Growing number of foreigners discover friendly, helpful life on campus

By Yan Yiqi(China Daily) Updated: 2015-12-28

Growing number of foreigners discover friendly, helpful life on campus

A group of foreign students watch competitors during a sports event on campus this year. Provided to China Daily

As president of the International Students Union, Nindba Kenneth said organizing activities at Zhejiang University of Finance and Economics makes him happy.

"The foreign students here are like a family. We love throwing parties to welcome new foreign students and celebrate festivals together," he said.

Kenneth, a Nigerian, is thinking about an end-of-year party, including universal activities such as dancing, singing and playing games, but also Chinese-style specialties, like learning to make dumplings and performing traditional Chinese operas.

Kenneth said foreign students love the atmosphere at the university.

"For us, studying in a friendly environment is much more important than other elements," he said.

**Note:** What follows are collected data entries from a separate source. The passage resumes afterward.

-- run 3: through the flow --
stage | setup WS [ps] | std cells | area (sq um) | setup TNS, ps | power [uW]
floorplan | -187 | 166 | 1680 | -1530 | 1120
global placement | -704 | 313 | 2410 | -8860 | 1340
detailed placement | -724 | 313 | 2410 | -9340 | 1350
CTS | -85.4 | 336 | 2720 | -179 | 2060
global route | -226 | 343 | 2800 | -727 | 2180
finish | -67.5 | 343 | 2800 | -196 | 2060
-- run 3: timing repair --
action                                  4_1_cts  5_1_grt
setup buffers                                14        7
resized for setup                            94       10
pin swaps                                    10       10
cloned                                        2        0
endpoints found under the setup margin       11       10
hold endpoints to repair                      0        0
**src/rtl/fxp_pkg.sv**
```systemverilog
// Q16.16 fixed-point helpers and default tuning for the EMA signal engine.
// Contents: fxp_t word type, saturation limits, engine parameter defaults,
// fxp_sat32 (34-bit signed -> saturated fxp_t) and fxp_abs_sat.
package fxp_pkg;

    typedef logic signed [31:0] fxp_t;

    localparam fxp_t FXP_MAX = 32'sh7FFF_FFFF;
    localparam fxp_t FXP_MIN = 32'sh8000_0000;

    localparam int unsigned FXP_FRAC        = 16;
    localparam int unsigned FXP_ALPHA_SHIFT = 5;
    localparam fxp_t        FXP_W1          = 32'sd49152;   // 0.75
    localparam fxp_t        FXP_W2          = 32'sd16384;   // 0.25
    localparam fxp_t        FXP_LIMIT       = 32'sd131072;  // 2.0

    // Clamp a 34-bit signed value into the 32-bit range; it fits when the
    // top three bits agree.
    function automatic fxp_t fxp_sat32(input logic signed [33:0] v);
        if ((v[33:31] == 3'b000) || (v[33:31] == 3'b111)) begin
            return fxp_t'(v[31:0]);
        end else if (v[33]) begin
            return FXP_MIN;
        end else begin
            return FXP_MAX;
        end
    endfunction

    // Magnitude with the most negative value pinned to FXP_MAX.
    function automatic fxp_t fxp_abs_sat(input fxp_t v);
        if (v == FXP_MIN) begin
            return FXP_MAX;
        end else if (v[31]) begin
            return -v;
        end else begin
            return v;
        end
    endfunction

endpackage

```
**src/rtl/ema_signal_engine.sv**
```systemverilog
// Streaming Q16.16 EMA signal stage feeding the risk/limit check.
// Three pipeline banks (S1 dev/mom/EMA, S2 weighted products, S3 saturated
// sum + risk flag) share one stall enable for full back-pressure.
// Ports:
//   clk, rst_n          clock, async active-low reset
//   clear               synchronous soft clear (un-prime, flush pipeline)
//   in_valid/in_ready   tick handshake, in_price signed Q16.16
//   out_valid/out_ready result handshake
//   out_signal          saturated W1*dev + W2*mom
//   out_ema             EMA after this tick's update
//   out_risk            |out_signal| > LIMIT
//   primed              EMA has been seeded
module ema_signal_engine
    import fxp_pkg::*;
#(
    parameter int unsigned FRAC        = FXP_FRAC,
    parameter int unsigned ALPHA_SHIFT = FXP_ALPHA_SHIFT,
    parameter fxp_t        W1          = FXP_W1,
    parameter fxp_t        W2          = FXP_W2,
    parameter fxp_t        LIMIT       = FXP_LIMIT
) (
    input  logic        clk,
    input  logic        rst_n,
    input  logic        clear,
    input  logic        in_valid,
    output logic        in_ready,
    input  logic [31:0] in_price,
    output logic        out_valid,
    input  logic        out_ready,
    output logic [31:0] out_signal,
    output logic [31:0] out_ema,
    output logic        out_risk,
    output logic        primed
);

    // State and pipeline registers
    fxp_t              ema_q,  ema_d;
    fxp_t              prev_q, prev_d;
    logic              primed_q, primed_d;
    logic              rdy_en_q;
    logic              v1_q, v1_d;
    fxp_t              dev_q, dev_d, mom_q, mom_d, ema1_q, ema1_d;
    logic              v2_q, v2_d;
    logic signed [32:0] p1_q, p1_d, p2_q, p2_d;
    fxp_t              ema2_q, ema2_d;
    logic              v3_q, v3_d;
    fxp_t              sig_q, sig_d, ema3_q, ema3_d;
    logic              risk_q, risk_d;

    // Datapath wires
    fxp_t               price;
    logic               stall, accept;
    logic signed [32:0] dev_w, mom_w;
    fxp_t               dev_s, mom_s, ema_upd;
    logic signed [63:0] prod1, prod2;
    logic signed [33:0] sum_w;
    fxp_t               sig_s;

    assign price  = in_price;
    assign stall  = v3_q && !out_ready;
    // rdy_en_q keeps in_ready low until the first edge after reset release
    assign in_ready = rdy_en_q && !stall && !clear;
    assign accept = in_valid && in_ready;

    // S1: deviation / momentum at 33 bits, then saturate
    assign dev_w   = 33'(price) - 33'(ema_q);
    assign mom_w   = 33'(price) - 33'(prev_q);
    assign dev_s   = fxp_sat32(34'(dev_w));
    assign mom_s   = fxp_sat32(34'(mom_w));
    assign ema_upd = ema_q + (dev_s >>> ALPHA_SHIFT);

    // S2: full-width signed products, floored by the arithmetic shift
    assign prod1 = 64'(W1) * 64'(dev_q);
    assign prod2 = 64'(W2) * 64'(mom_q);

    // S3: 34-bit sum then saturate
    assign sum_w = 34'(p1_q) + 34'(p2_q);
    assign sig_s = fxp_sat32(sum_w);

    // Next-state: clear wins, stall freezes everything, else advance
    always_comb begin
        ema_d    = ema_q;
        prev_d   = prev_q;
        primed_d = primed_q;
        v1_d     = v1_q;
        dev_d    = dev_q;
        mom_d    = mom_q;
        ema1_d   = ema1_q;
        v2_d     = v2_q;
        p1_d     = p1_q;
        p2_d     = p2_q;
        ema2_d   = ema2_q;
        v3_d     = v3_q;
        sig_d    = sig_q;
        ema3_d   = ema3_q;
        risk_d   = risk_q;

        if (clear) begin
            primed_d = 1'b0;
            v1_d     = 1'b0;
            v2_d     = 1'b0;
            v3_d     = 1'b0;
            ema_d    = '0;
            prev_d   = '0;
        end else if (!stall) begin
            // Seeding tick updates state but never enters the pipeline
            v1_d = accept && primed_q;
            v2_d = v1_q;
            v3_d = v2_q;

            if (accept) begin
                prev_d = price;
                if (primed_q) begin
                    ema_d  = ema_upd;
                    dev_d  = dev_s;
                    mom_d  = mom_s;
                    ema1_d = ema_upd;
                end else begin
                    ema_d    = price;
                    primed_d = 1'b1;
                end
            end

            if (v1_q) begin
                p1_d   = 33'(prod1 >>> FRAC);
                p2_d   = 33'(prod2 >>> FRAC);
                ema2_d = ema1_q;
            end

            if (v2_q) begin
                sig_d  = sig_s;
                ema3_d = ema2_q;
                risk_d = fxp_abs_sat(sig_s) > LIMIT;
            end
        end
    end

    // State register
    always_ff @(posedge clk or negedge rst_n) begin
        if (!rst_n) begin
            ema_q    <= '0;
            prev_q   <= '0;
            primed_q <= 1'b0;
            rdy_en_q <= 1'b0;
            v1_q     <= 1'b0;
            dev_q    <= '0;
            mom_q    <= '0;
            ema1_q   <= '0;
            v2_q     <= 1'b0;
            p1_q     <= '0;
            p2_q     <= '0;
            ema2_q   <= '0;
            v3_q     <= 1'b0;
            sig_q    <= '0;
            ema3_q   <= '0;
            risk_q   <= 1'b0;
        end else begin
            ema_q    <= ema_d;
            prev_q   <= prev_d;
            primed_q <= primed_d;
            rdy_en_q <= 1'b1;
            v1_q     <= v1_d;
            dev_q    <= dev_d;
            mom_q    <= mom_d;
            ema1_q   <= ema1_d;
            v2_q     <= v2_d;
            p1_q     <= p1_d;
            p2_q     <= p2_d;
            ema2_q   <= ema2_d;
            v3_q     <= v3_d;
            sig_q    <= sig_d;
            ema3_q   <= ema3_d;
            risk_q   <= risk_d;
        end
    end

    assign out_valid  = v3_q;
    assign out_signal = sig_q;
    assign out_ema    = ema3_q;
    assign out_risk   = risk_q;
    assign primed     = primed_q;

endmodule
```
### src/rtl/stepper_ctrl.sv
// ============================================================================
//  Module   : stepper_ctrl
//  Purpose  : Wave / full-step / half-step sequencer for a 4-coil unipolar
//             stepper, with step-count moves, abort, hold torque and position.
//  Revision : 1.0  initial release
// ============================================================================
`default_nettype none

module stepper_ctrl #(
    parameter int CNT_W = 16,
    parameter int DIV_W = 16,
    parameter int POS_W = 24
) (
    input  logic             clk,
    input  logic             rst_n,
    input  logic             start,
    input  logic [CNT_W-1:0] steps,
    input  logic             dir,
    input  logic [1:0]       mode,
    input  logic [DIV_W-1:0] period,
    input  logic             stop,
    input  logic             hold_en,
    output logic [3:0]       coil,
    output logic             busy,
    output logic             done,
    output logic [POS_W-1:0] position
);

    localparam logic [1:0] MODE_FULL = 2'd1;
    localparam logic [1:0] MODE_HALF = 2'd2;

    typedef enum logic [0:0] {
        IDLE = 1'b0,
        RUN  = 1'b1
    } state_t;

    state_t           state_q, state_d;
    logic [2:0]       phase_q, phase_d;
    logic [POS_W-1:0] pos_q,   pos_d;
    logic [CNT_W-1:0] rem_q,   rem_d;
    logic [DIV_W-1:0] div_q,   div_d;
    logic [DIV_W-1:0] per_q,   per_d;
    logic             dir_q,   dir_d;
    logic             half_q,  half_d;
    logic [3:0]       coil_q,  coil_d;
    logic             busy_q,  busy_d;
    logic             done_q,  done_d;

    logic             tick;
    logic [2:0]       phase_delta;
    logic [POS_W-1:0] pos_delta;

    function automatic logic [3:0] phase_coil(input logic [2:0] ph);
        logic [3:0] pat;
        case (ph)
            3'd0:    pat = 4'b1000;
            3'd1:    pat = 4'b1100;
            3'd2:    pat = 4'b0100;
            3'd3:    pat = 4'b0110;
            3'd4:    pat = 4'b0010;
            3'd5:    pat = 4'b0011;
            3'd6:    pat = 4'b0001;
            default: pat = 4'b1001;
        endcase
        return pat;
    endfunction

    assign tick        = (div_q == (per_q - 1'b1));
    assign phase_delta = half_q ? 3'd1 : 3'd2;
    assign pos_delta   = half_q ? POS_W'(1) : POS_W'(2);

    always_comb begin
        state_d = state_q;
        phase_d = phase_q;
        pos_d   = pos_q;
        rem_d   = rem_q;
        div_d   = div_q;
        per_d   = per_q;
        dir_d   = dir_q;
        half_d  = half_q;
        done_d  = 1'b0;

        case (state_q)
            IDLE: begin
                if (start) begin
                    if (steps != '0) begin
                        rem_d   = steps;
                        dir_d   = dir;
                        half_d  = (mode == MODE_HALF);
                        per_d   = (period == '0) ? DIV_W'(1) : period;
                        div_d   = '0;
                        state_d = RUN;
                        // Snap onto the index parity the selected mode uses.
                        case (mode)
                            MODE_FULL: phase_d = {phase_q[2:1], 1'b1};
                            MODE_HALF: phase_d = phase_q;
                            default:   phase_d = {phase_q[2:1], 1'b0};
                        endcase
                    end else begin
                        done_d = 1'b1;
                    end
                end
            end
            RUN: begin
                // Abort wins over a coincident tick: no step is taken.
                if (stop) begin
                    state_d = IDLE;
                end else if (tick) begin
                    div_d   = '0;
                    phase_d = dir_q ? (phase_q - phase_delta) : (phase_q + phase_delta);
                    pos_d   = dir_q ? (pos_q - pos_delta) : (pos_q + pos_delta);
                    rem_d   = rem_q - 1'b1;
                    if (rem_q == CNT_W'(1)) begin
                        state_d = IDLE;
                        done_d  = 1'b1;
                    end
                end else begin
                    div_d = div_q + 1'b1;
                end
            end
            default: state_d = IDLE;
        endcase

        busy_d = (state_d == RUN);
        coil_d = (busy_d || hold_en) ? phase_coil(phase_d) : 4'b0000;
    end

    always_ff @(posedge clk or negedge rst_n) begin
        if (!rst_n) begin
            state_q <= IDLE;
            phase_q <= '0;
            pos_q   <= '0;
            rem_q   <= '0;
            div_q   <= '0;
            per_q   <= DIV_W'(1);
            dir_q   <= 1'b0;
            half_q  <= 1'b0;
            coil_q  <= 4'b0000;
            busy_q  <= 1'b0;
            done_q  <= 1'b0;
        end else begin
            state_q <= state_d;
            phase_q <= phase_d;
            pos_q   <= pos_d;
            rem_q   <= rem_d;
            div_q   <= div_d;
            per_q   <= per_d;
            dir_q   <= dir_d;
            half_q  <= half_d;
            coil_q  <= coil_d;
            busy_q  <= busy_d;
            done_q  <= done_d;
        end
    end

    assign coil     = coil_q;
    assign busy     = busy_q;
    assign done     = done_q;
    assign position = pos_q;

endmodule

`default_nettype wire
### config.mk
export PLATFORM = sky130hd
export DESIGN_NAME = ls161
export DESIGN_NICKNAME = d
export VERILOG_FILES = /design/src/rtl/ls_pkg.sv /design/src/rtl/ls161_stage.sv /design/src/rtl/ls161.sv
export SDC_FILE = /design/constraint.sdc
export NUM_CORES = 1
export LEC_CHECK = 0
export CAP_MARGIN = 20
export CORE_AREA = 2 2 39 41
export CTS_CLUSTER_SIZE = 16
export DETAILED_ROUTE_END_ITERATION = 8
export DIE_AREA = 0 0 41 43
export MAX_ROUTING_LAYER = met4
export PLACE_DENSITY = 0.42
export SYNTH_ARGS = -nofsm -noshare
export SYNTH_HDL_FRONTEND = slang
export SYNTH_SLANG_ARGS = --single-unit
export TNS_END_PERCENT = 20
### constraint.sdc
create_clock -name _CLK -period 1 [get_ports _CLK]
set_input_delay 0.25 -clock _CLK [delete_from_list [all_inputs] [get_ports _CLK]]
set_output_delay 0.25 -clock _CLK [all_outputs]
set_load 0.01 [all_outputs]
### src/rtl/ls_pkg.sv
// ---------------------------------------------------------------------------
// ls_pkg
// Shared types and constants for the LS16x / LS19x counter family models.
//
// Contents:
//   nibble_t   - 4-bit counter value
//   NIBBLE_MAX - terminal count of a 4-bit binary stage (drives ripple carry)
//   ctr_op_t   - per-edge operation selected by the control pins
//
// Macros: none (LS161_SYNC_CLR_EN is consumed by ls161.sv only).
// ---------------------------------------------------------------------------
package ls_pkg;

  typedef logic [3:0] nibble_t;

  localparam nibble_t NIBBLE_MAX = 4'hF;

  // What the counter does on the next rising clock edge. Async clears are
  // not represented here; they bypass the clocked path entirely.
  typedef enum logic [1:0] {
    OP_HOLD  = 2'd0,
    OP_LOAD  = 2'd1,
    OP_COUNT = 2'd2,
    OP_CLR   = 2'd3
  } ctr_op_t;

endpackage : ls_pkg

### src/rtl/ls161_stage.sv
// ---------------------------------------------------------------------------
// ls161_stage
// One bit cell of the LS161 counter: a toggle flip-flop with synchronous
// load and synchronous clear, plus an asynchronous clear to RST_BIT.
//
// Parameters:
//   RST_BIT   - value this bit takes on any clear
// Ports:
//   clk       - rising-edge clock
//   rst       - asynchronous clear, active-high (reset and/or async _CLR)
//   clr       - synchronous clear, active-high (highest clocked priority)
//   load      - synchronous parallel load, active-high
//   load_data - bit captured on load
//   toggle    - invert the bit on this edge (carry-in from lower bits)
//   q         - bit value
// ---------------------------------------------------------------------------
module ls161_stage #(
  parameter logic RST_BIT = 1'b0
) (
  input  logic clk,
  input  logic rst,
  input  logic clr,
  input  logic load,
  input  logic load_data,
  input  logic toggle,
  output logic q
);

  always_ff @(posedge clk or posedge rst) begin
    if (rst) begin
      q <= RST_BIT;
    end else if (clr) begin
      q <= RST_BIT;
    end else if (load) begin
      q <= load_data;
    end else if (toggle) begin
      q <= ~q;
    end
  end

endmodule : ls161_stage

He came to the university to learn about China's advanced economic and financial systems so that he can apply the ideas in his home country.

"My future career plan is to be a policymaker in Nigeria, so I am considering learning as much as I can to implement the Chinese economic system back in Africa," he said.

As a part of its globalization plan, the university established a school of international education in 2013 to recruit foreign students. The past two years saw more than 400 students from other countries enroll at the school, which provides them with degree programs and Chinese language courses - nondegree programs that last for one semester or longer.

The degree programs cover courses on international trade and finance.

"As a finance and economics university, we aim to equip foreign students with professional knowledge and also Chinese language," said Chen Genfang, Party chief at the university.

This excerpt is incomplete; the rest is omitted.